[RECORDS SHOWN Boundary: Start]

This design comes from an exercise in tuning for small area on the open sky130 flow, not from production work.
Only simulation tests tie the RTL to the original design; equivalence was not proved.
Power and IR drop assume default switching activity.

## main
Design processor_core_top, start of the top module:
module processor_core_top (
    input  logic        clk,
    input  logic        rst_n,
    input  logic [31:0] if_instr,
    input  logic        if_instr_valid,
    input  logic        ext_wr_valid,
    input  logic [3:0]  ext_wr_addr,
    input  logic [31:0] ext_wr_data,
    output logic [31:0] result,
    output logic        result_valid,
    output logic [3:0]  flags
);
==> module pc_a21o, before the edit <==
module pc_a21o (
    input  logic a1, input logic a2, input logic b1,
    output logic y
);
    assign y = (a1 & a2) | b1;
endmodule
==> module pc_and2, before the edit <==
module pc_and2 (
    input  logic a, input logic b,
    output logic y
);
    assign y = a & b;
endmodule
==> module pc_xor2, before the edit <==
module pc_xor2 (
    input  logic a, input logic b,
    output logic y
);
    assign y = a ^ b;
endmodule
==> module pc_cblk4, before the edit <==
module pc_cblk4 (
    input  logic [3:0] p,
    input  logic [3:0] g,
    input  logic       ci,
    output logic [3:0] s,
    output logic       bg,
    output logic       bp,
    output logic       c3
);
    logic [4:1] lc;
    logic [3:1] c;
    logic [3:2] pp;
    assign lc[1] = g[0];
    pc_a21o  u_l2 (.a1(p[1]), .a2(lc[1]), .b1(g[1]), .y(lc[2]));
    pc_a21o  u_l3 (.a1(p[2]), .a2(lc[2]), .b1(g[2]), .y(lc[3]));
    pc_a21o  u_l4 (.a1(p[3]), .a2(lc[3]), .b1(g[3]), .y(lc[4]));
    pc_and2  u_p2 (.a(p[0]), .b(p[1]), .y(pp[2]));
    pc_and2  u_p3 (.a(pp[2]), .b(p[2]), .y(pp[3]));
    pc_and2  u_p4 (.a(pp[3]), .b(p[3]), .y(bp));
    pc_a21o  u_c1 (.a1(p[0]), .a2(ci), .b1(lc[1]), .y(c[1]));
    pc_a21o  u_c2 (.a1(pp[2]), .a2(ci), .b1(lc[2]), .y(c[2]));
    pc_a21o  u_c3 (.a1(pp[3]), .a2(ci), .b1(lc[3]), .y(c[3]));
    pc_xor2  u_s0 (.a(p[0]), .b(ci), .y(s[0]));
    pc_xor2  u_s1 (.a(p[1]), .b(c[1]), .y(s[1]));
    pc_xor2  u_s2 (.a(p[2]), .b(c[2]), .y(s[2]));
    pc_xor2  u_s3 (.a(p[3]), .b(c[3]), .y(s[3]));
    assign bg = lc[4];
    assign c3 = c[3];
endmodule
export LEC_CHECK = 0
export CAP_MARGIN = 20
export CORE_MARGIN = 2
export CORE_UTILIZATION = 40
export SLEW_MARGIN = 20
export SYNTH_HIERARCHICAL = 1
export SYNTH_MINIMUM_KEEP_SIZE = 0
create_clock -name core_clock -period 10.0 [get_ports {clk}]
standard.sh (not shown) runs the stock make flow with config.mk's settings and CLKGATE_MAP_FILE= SYNTH_SCRIPT=/design/flow/synth_recipe.tcl, a recipe that flattens the netlist after the stock synthesis.
==> flow/flow/run.sh <==
#!/bin/bash
# Layout flow: the standard synthesis and ORFS steps (standard.sh), with
#  - combinational cells swapped to their smallest drive strength after
#    synthesis (the flow's repair steps upsize what timing and slew need),
#  - small port buffers,
#  - a clock tree of small buffers without dummy loads.
# Each tool's output goes to its own log in this folder.
set -euo pipefail
here=$(pwd)
res=$here/orfs/results/$FLOW_PLATFORM/processor_core_top/base
export BUFFER_PORTS_ARGS="-buffer_cell sky130_fd_sc_hd__buf_1"
export CTS_ARGS="-sink_clustering_enable -repair_clock_nets -dont_use_dummy_load -buf_list {sky130_fd_sc_hd__clkbuf_8} -sink_clustering_size 16 -sink_clustering_max_diameter 60"
bash standard.sh synth > synth.log 2>&1
SYNTH_ODB=$res/1_synth.odb DONT_USE_CELLS="" openroad -no_init -exit flow/downsize.tcl > downsize.log 2>&1
touch $res/1_synth.sdc
bash standard.sh > layout.log 2>&1
==> flow/flow/downsize.tcl <==
# Swap every combinational cell of the synthesized netlist to the smallest
# cell of the same function (same name stem, any drive strength). The flow's
# own timing and design repair then upsizes what the layout needs.
# Flip-flops, tie cells and tap/fill cells are left alone.
read_db $::env(SYNTH_ODB)
set db [ord::get_db]
set block [[$db getChip] getBlock]
set libs [$db getLibs]
array set stems {}
foreach lib $libs {
  foreach m [$lib getMasters] {
    set n [$m getName]
    if {[regexp {^(sky130_fd_sc_hd__[a-z0-9]+)_([0-9]+)$} $n -> stem drive]} {
      lappend stems($stem) [list $m $drive [expr {[$m getWidth] * [$m getHeight]}]]
    }
  }
}
set dont_use [split $::env(DONT_USE_CELLS)]
set swapped 0
set saved 0
foreach inst [$block getInsts] {
  set m [$inst getMaster]
  set n [$m getName]
  if {![regexp {^(sky130_fd_sc_hd__[a-z0-9]+)_([0-9]+)$} $n -> stem drive]} { continue }
  if {[regexp {__(df|edf|sdf|sedf|dl|conb|tap|fill|decap|clk|lpflow|probe)} $n]} { continue }
  set area [expr {[$m getWidth] * [$m getHeight]}]
  set best $m
  set bestarea $area
  set bestdrive $drive
  foreach c $stems($stem) {
    lassign $c cm cd ca
    if {[lsearch -exact $dont_use [$cm getName]] >= 0} { continue }
    if {$ca < $bestarea || ($ca == $bestarea && $cd > $bestdrive)} {
      set best $cm; set bestarea $ca; set bestdrive $cd
    }
  }
  if {$best ne $m} {
    $inst swapMaster $best
    incr swapped
    set saved [expr {$saved + $area - $bestarea}]
  }
}
puts "downsize: swapped $swapped instances, saved [expr {$saved / 1e6}] um^2"
write_db $::env(SYNTH_ODB)
main finished all stages; the layout is clean.
> inputs changed (main -> the feature branch)
--- a/flow/design.v
+++ b/flow/design.v
@@ -85,56 +85,33 @@
     input  logic a, input logic b, input logic [3:0] t,
     output logic y
 );
     assign y = t[{b, a}];
 endmodule
-module pc_a21o (
-    input  logic a1, input logic a2, input logic b1,
-    output logic y
-);
-    assign y = (a1 & a2) | b1;
-endmodule
-module pc_and2 (
-    input  logic a, input logic b,
-    output logic y
-);
-    assign y = a & b;
-endmodule
-module pc_xor2 (
-    input  logic a, input logic b,
-    output logic y
-);
-    assign y = a ^ b;
-endmodule
 module pc_cblk4 (
     input  logic [3:0] p,
     input  logic [3:0] g,
     input  logic       ci,
     output logic [3:0] s,
     output logic       bg,
     output logic       bp,
     output logic       c3
 );
-    logic [4:1] lc;
-    logic [3:1] c;
-    logic [3:2] pp;
-    assign lc[1] = g[0];
-    pc_a21o  u_l2 (.a1(p[1]), .a2(lc[1]), .b1(g[1]), .y(lc[2]));
-    pc_a21o  u_l3 (.a1(p[2]), .a2(lc[2]), .b1(g[2]), .y(lc[3]));
-    pc_a21o  u_l4 (.a1(p[3]), .a2(lc[3]), .b1(g[3]), .y(lc[4]));
-    pc_and2  u_p2 (.a(p[0]), .b(p[1]), .y(pp[2]));
-    pc_and2  u_p3 (.a(pp[2]), .b(p[2]), .y(pp[3]));
-    pc_and2  u_p4 (.a(pp[3]), .b(p[3]), .y(bp));
-    pc_a21o  u_c1 (.a1(p[0]), .a2(ci), .b1(lc[1]), .y(c[1]));
-    pc_a21o  u_c2 (.a1(pp[2]), .a2(ci), .b1(lc[2]), .y(c[2]));
-    pc_a21o  u_c3 (.a1(pp[3]), .a2(ci), .b1(lc[3]), .y(c[3]));
-    pc_xor2  u_s0 (.a(p[0]), .b(ci), .y(s[0]));
-    pc_xor2  u_s1 (.a(p[1]), .b(c[1]), .y(s[1]));
-    pc_xor2  u_s2 (.a(p[2]), .b(c[2]), .y(s[2]));
-    pc_xor2  u_s3 (.a(p[3]), .b(c[3]), .y(s[3]));
+    logic [4:0] lc;
+    logic [3:0] pp;
+    assign lc[0] = 1'b0;
+    assign pp[0] = 1'b1;
+    for (genvar j = 0; j < 4; j++) begin : g_b
+        assign lc[j+1] = g[j] | (p[j] & lc[j]);
+        if (j > 0) begin : g_pp
+            assign pp[j] = pp[j-1] & p[j-1];
+        end
+        assign s[j] = p[j] ^ (lc[j] | (pp[j] & ci));
+    end
     assign bg = lc[4];
-    assign c3 = c[3];
+    assign bp = pp[3] & p[3];
+    assign c3 = lc[3] | (pp[3] & ci);
 endmodule
 module pc_keepdec (
     input  logic [4:0] shamt,
     input  logic       lsl, input logic rsh, input logic ror, input logic rrx, input logic sh0,
     output logic [7:0] kan,
## What came out
In the metrics for main and the feature branch, the one carrying the lower setup slack at placement is the feature branch. Between the feature branch and main, it is the feature branch whose shortest clock period the worst path allows after layout is higher, by 0.19 ns. On worst hold-check slack, the feature branch tracks main almost exactly. First-iteration DRC count: the feature branch vs main up 459. The feature branch vs. main: wire length went down by about 0.44%. Diff the feature branch..main | initial core utilization | negligible. Looking at maximum frequency, the feature branch sits below main.


processor_core_top, a different RTL version from the one above (not shown whole).
For scale: about 2900 cells after synthesis, about 110 I/O pins.
==> module processor_core_top, before the edit <==
module processor_core_top (
    input  logic        clk,
    input  logic        rst_n,
    input  logic [31:0] if_instr,
    input  logic        if_instr_valid,
    input  logic        ext_wr_valid,
    input  logic [3:0]  ext_wr_addr,
    input  logic [31:0] ext_wr_data,
    output logic [31:0] result,
    output logic        result_valid,
    output logic [3:0]  flags
);
    logic [31:0] r_regs [16];
    logic [15:0] r_live;
    logic        r_par;
    logic [3:0]  r_flags;
    logic [31:0] r_result;
    logic        r_result_valid;
    logic [3:0]  w_cond, w_opcode, w_rn_idx, w_rd_idx, w_rm_idx;
    logic [2:0]  w_class;
    logic        w_s, w_bit4;
    logic        w_n, w_z, w_c, w_v;
    assign w_cond    = if_instr[31:28];
    assign w_class   = if_instr[27:25];
    assign w_opcode  = if_instr[24:21];
    assign w_s       = if_instr[20];
    assign w_rn_idx  = if_instr[19:16];
    assign w_rd_idx  = if_instr[15:12];
    assign w_rm_idx  = if_instr[3:0];
    assign w_bit4    = if_instr[4];
    assign {w_n, w_z, w_c, w_v} = r_flags;
    logic [3:0] w_rn_lo, w_rn_hi, w_rm_lo, w_rm_hi;
    for (genvar v = 0; v < 4; v++) begin : g_pre_r
        assign w_rn_lo[v] = (w_rn_idx[1:0] == 2'(v));
        assign w_rn_hi[v] = (w_rn_idx[3:2] == 2'(v));
        assign w_rm_lo[v] = (w_rm_idx[1:0] == 2'(v));
        assign w_rm_hi[v] = (w_rm_idx[3:2] == 2'(v));
    end
    logic [15:0] w_rn_seln, w_rm_seln;
    logic [31:0] w_rn_n, w_rm_n;
    logic        w_rn_live, w_rm_live;
    for (genvar i = 0; i < 16; i++) begin : g_rsel
        pc_nand3 u_n (.a(w_rn_lo[i % 4]), .b(w_rn_hi[i / 4]), .c(r_live[i]), .y(w_rn_seln[i]));
        pc_nand3 u_m (.a(w_rm_lo[i % 4]), .b(w_rm_hi[i / 4]), .c(r_live[i]), .y(w_rm_seln[i]));
    end
    pc_any16 u_rn_live (.sn(w_rn_seln), .y(w_rn_live));
    pc_any16 u_rm_live (.sn(w_rm_seln), .y(w_rm_live));
    for (genvar b = 0; b < 32; b++) begin : g_rd
        logic [15:0] col;
        for (genvar i = 0; i < 16; i++) begin : g_col
            assign col[i] = r_regs[i][b];
        end
        pc_rf_rbit u_rn (.sn(w_rn_seln), .d(col), .lv(w_rn_live), .on(w_rn_n[b]));
        pc_rf_rbit u_rm (.sn(w_rm_seln), .d(col), .lv(w_rm_live), .on(w_rm_n[b]));
    end
    logic w_cond_pass;
    always_comb begin
        case (w_cond)
            4'h0: w_cond_pass = w_z;
            4'h1: w_cond_pass = !w_z;
            4'h2: w_cond_pass = w_c;
            4'h3: w_cond_pass = !w_c;
            4'h4: w_cond_pass = w_n;
            4'h5: w_cond_pass = !w_n;
            4'h6: w_cond_pass = w_v;
            4'h7: w_cond_pass = !w_v;
            4'h8: w_cond_pass = w_c && !w_z;
            4'h9: w_cond_pass = !w_c || w_z;
            4'hA: w_cond_pass = (w_n == w_v);
            4'hB: w_cond_pass = (w_n != w_v);
            4'hC: w_cond_pass = !w_z && (w_n == w_v);
            4'hD: w_cond_pass = w_z || (w_n != w_v);
            4'hE: w_cond_pass = 1'b1;
            default: w_cond_pass = 1'b0;
        endcase
    end
    logic [31:0] w_alu;
    logic        w_arith, w_c_new, w_v_new;
    logic w_pn, w_pm;
    assign w_pn = w_rn_live && r_par;
    assign w_pm = w_rm_live && r_par;
    pc_alu u_alu (
        .rn_n(w_rn_n), .rm_n(w_rm_n), .pn(w_pn), .pm(w_pm), .opcode(w_opcode), .shamt(if_instr[11:7]),
        .shtype(if_instr[6:5]), .c_in(w_c),
        .res(w_alu), .arith(w_arith), .c_out(w_c_new), .v_out(w_v_new)
    );
    logic w_is_cmp, w_exec, w_wb;
    assign w_is_cmp = (w_opcode[3:2] == 2'b10);
    assign w_exec   = if_instr_valid && (w_class == 3'b000) && !w_bit4 && w_cond_pass
                      && (!w_is_cmp || w_s);
    assign w_wb     = w_exec && !w_is_cmp;
    logic [3:0] w_ea_lon, w_ea_hin, w_rd_lon, w_rd_hin;
    for (genvar v = 0; v < 4; v++) begin : g_pre_w
        assign w_ea_lon[v] = !(ext_wr_valid && (ext_wr_addr[1:0] == 2'(v)));
        assign w_ea_hin[v] = !(ext_wr_addr[3:2] == 2'(v));
        assign w_rd_lon[v] = !(w_wb && (w_rd_idx[1:0] == 2'(v)));
        assign w_rd_hin[v] = !(w_rd_idx[3:2] == 2'(v));
    end
    logic [15:0] w_ext_hit [2];
    logic [15:0] w_wb_hit [2];
    logic [15:0] w_hold [2];
    logic [15:0] w_live_nxt;
    for (genvar i = 0; i < 16; i++) begin : g_wsel
        for (genvar hf = 0; hf < 2; hf++) begin : g_hf
            pc_nor2 u_e (.a(w_ea_lon[i % 4]), .b(w_ea_hin[i / 4]), .y(w_ext_hit[hf][i]));
            pc_nor3 u_w (.a(w_ext_hit[hf][i]), .b(w_rd_lon[i % 4]), .c(w_rd_hin[i / 4]),
                         .y(w_wb_hit[hf][i]));
            pc_nor2 u_h (.a(w_ext_hit[hf][i]), .b(w_wb_hit[hf][i]), .y(w_hold[hf][i]));
        end
        pc_or2b u_l (.a(r_live[i]), .bn(w_hold[0][i]), .y(w_live_nxt[i]));
    end
    logic [31:0] w_ext_x, w_alu_x;
    assign w_ext_x = ext_wr_data ^ {32{r_par}};
    assign w_alu_x = w_alu ^ {32{r_par}};
    for (genvar i = 0; i < 16; i++) begin : g_reg
        logic [31:0] nxt;
        for (genvar b = 0; b < 32; b++) begin : g_bit
            pc_rf_wbit u_w (
                .e(w_ext_hit[b / 16][i]), .x(w_ext_x[b]),
                .w(w_wb_hit[b / 16][i]),  .y(w_alu_x[b]),
                .h(w_hold[b / 16][i]),    .q(r_regs[i][b]),
                .dn(nxt[b])
            );
        end
        always_ff @(posedge clk) r_regs[i] <= nxt;
    end
    always_ff @(posedge clk or negedge rst_n) begin
        if (!rst_n) begin
            r_live <= 16'd0;
            r_par  <= 1'b0;
        end else begin
            r_live <= w_live_nxt;
            r_par  <= !r_par;
        end
    end
    logic [31:0] w_result_nxt;
    for (genvar b = 0; b < 16; b++) begin : g_res
        pc_mux2x2 u_m (.s(w_exec), .a0(r_result[2*b +: 2]), .a1(w_alu[2*b +: 2]),
                       .y(w_result_nxt[2*b +: 2]));
    end
    always_ff @(posedge clk or negedge rst_n) begin
        if (!rst_n) begin
            r_flags        <= 4'b0000;
            r_result       <= 32'd0;
            r_result_valid <= 1'b0;
        end else begin
            r_result_valid <= w_exec;
            r_result       <= w_result_nxt;
            if (w_exec && w_s) begin
                r_flags[3] <= w_alu[31];
                r_flags[2] <= (w_alu == 32'd0);
                r_flags[1] <= w_c_new;
                r_flags[0] <= w_arith ? w_v_new : w_v;
            end
        end
    end
    assign result       = r_result;
    assign result_valid = r_result_valid;
    assign flags        = r_flags;
endmodule
clock: 10.0 ns
lec_check: 0
cap_margin: 20
core_margin: 2
core_utilization: 40
slew_margin: 20
synth_hierarchical: 1
synth_minimum_keep_size: 0
==> flow/flow/run.sh <==
#!/bin/bash
# Layout flow: the standard synthesis and ORFS steps (standard.sh), with
#  - combinational cells swapped to their smallest drive strength after
#    synthesis (the flow's repair steps upsize what timing and slew need),
#  - small port buffers,
#  - a clock tree of small buffers without dummy loads.
# Each tool's output goes to its own log in this folder.
set -euo pipefail
here=$(pwd)
res=$here/orfs/results/$FLOW_PLATFORM/processor_core_top/base
export BUFFER_PORTS_ARGS="-buffer_cell sky130_fd_sc_hd__buf_1"
export CTS_ARGS="-sink_clustering_enable -repair_clock_nets -dont_use_dummy_load -buf_list {sky130_fd_sc_hd__clkbuf_8} -sink_clustering_size 16 -sink_clustering_max_diameter 80"
bash standard.sh synth > synth.log 2>&1
SYNTH_ODB=$res/1_synth.odb DONT_USE_CELLS="" openroad -no_init -exit flow/downsize.tcl > downsize.log 2>&1
touch $res/1_synth.sdc
bash standard.sh > layout.log 2>&1
Scripts as last shown in full above: flow/flow/downsize.tcl
Change:
--- a/flow/design.v
+++ b/flow/design.v
@@ -361,18 +361,12 @@
         assign w_rd_lon[v] = !(w_wb && (w_rd_idx[1:0] == 2'(v)));
         assign w_rd_hin[v] = !(w_rd_idx[3:2] == 2'(v));
     end
-    logic [15:0] w_ext_hit [2];
-    logic [15:0] w_wb_hit [2];
-    logic [15:0] w_hold [2];
-    logic [15:0] w_live_nxt;
+    logic [15:0] w_ext_hit, w_wb_hit, w_hold, w_live_nxt;
     for (genvar i = 0; i < 16; i++) begin : g_wsel
-        for (genvar hf = 0; hf < 2; hf++) begin : g_hf
-            pc_nor2 u_e (.a(w_ea_lon[i % 4]), .b(w_ea_hin[i / 4]), .y(w_ext_hit[hf][i]));
-            pc_nor3 u_w (.a(w_ext_hit[hf][i]), .b(w_rd_lon[i % 4]), .c(w_rd_hin[i / 4]),
-                         .y(w_wb_hit[hf][i]));
-            pc_nor2 u_h (.a(w_ext_hit[hf][i]), .b(w_wb_hit[hf][i]), .y(w_hold[hf][i]));
-        end
-        pc_or2b u_l (.a(r_live[i]), .bn(w_hold[0][i]), .y(w_live_nxt[i]));
+        pc_nor2 u_e (.a(w_ea_lon[i % 4]), .b(w_ea_hin[i / 4]), .y(w_ext_hit[i]));
+        pc_nor3 u_w (.a(w_ext_hit[i]), .b(w_rd_lon[i % 4]), .c(w_rd_hin[i / 4]), .y(w_wb_hit[i]));
+        pc_nor2 u_h (.a(w_ext_hit[i]), .b(w_wb_hit[i]), .y(w_hold[i]));
+        pc_or2b u_l (.a(r_live[i]), .bn(w_hold[i]), .y(w_live_nxt[i]));
     end
     logic [31:0] w_ext_x, w_alu_x;
     assign w_ext_x = ext_wr_data ^ {32{r_par}};
@@ -381,9 +375,9 @@
         logic [31:0] nxt;
         for (genvar b = 0; b < 32; b++) begin : g_bit
             pc_rf_wbit u_w (
-                .e(w_ext_hit[b / 16][i]), .x(w_ext_x[b]),
-                .w(w_wb_hit[b / 16][i]),  .y(w_alu_x[b]),
-                .h(w_hold[b / 16][i]),    .q(r_regs[i][b]),
+                .e(w_ext_hit[i]), .x(w_ext_x[b]),
+                .w(w_wb_hit[i]),  .y(w_alu_x[b]),
+                .h(w_hold[i]),    .q(r_regs[i][b]),
                 .dn(nxt[b])
             );
         end
Outcome: The new run completed without violations; power climbs slightly; final area goes down slightly; core utilization came out lower by 0.17 points; synthesized area goes down slightly; worst setup slack is better by 0.29 ns; flip-flop and latch count stays the same; first-iteration DRC count rises slightly; routed wire length rose by roughly a tenth; sequential power is about the same; fmax increases by a few percent; final cell count shrinks by a few percent; clock power barely changes; count of clock-buffer cells in the layout is lower by 1; global-route usage is higher by 3.7 points.

==> afterwards: timing with drivers on the ports <==
The results above use ideal ports. As a check the final layouts listed here were re-extracted and re-timed, cells and wires unchanged.
Step 1 sets driving cells, clkbuf_16 on the clock port and buf_2 on the other inputs (assumed; they add their load-dependent delay and slew).
Step 2 moves the port delays by t, midway between the first and last clock arrival at a register: inputs arrive t later, outputs are due t later. That takes back most of the time a late clock gives input paths.
a / b / c = no drivers / after step 1 / after step 2; a / b = the first two.
run	t, ns	setup slack, ns	slew at the worst register clock pin (ns)	worst slew at a driven data input, ns
main	0.746	1.311 / 1.353 / 0.607	0.11 / 0.11	0.06
the feature branch	0.730	1.121 / 1.154 / 0.424	0.11 / 0.11	0.06
the first run of note 2	0.728	0.998 / 1.035 / 0.308	0.11 / 0.11	0.08
the second run of note 2	0.733	1.290 / 1.332 / 0.599	0.12 / 0.12	0.05
After both steps every run listed still meets setup and hold. The setup slack of main, which loses most, moves by +0.042 ns with the drivers and by -0.704 ns with both steps.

[RECORDS SHOWN Boundary: End]

ABOUT THIS TASK.
Show the lines of the records above that mention "saved".

SOLUTION FOR THIS TASK.
set saved 0
    set saved [expr {$saved + $area - $bestarea}]
puts "downsize: swapped $swapped instances, saved [expr {$saved / 1e6}] um^2"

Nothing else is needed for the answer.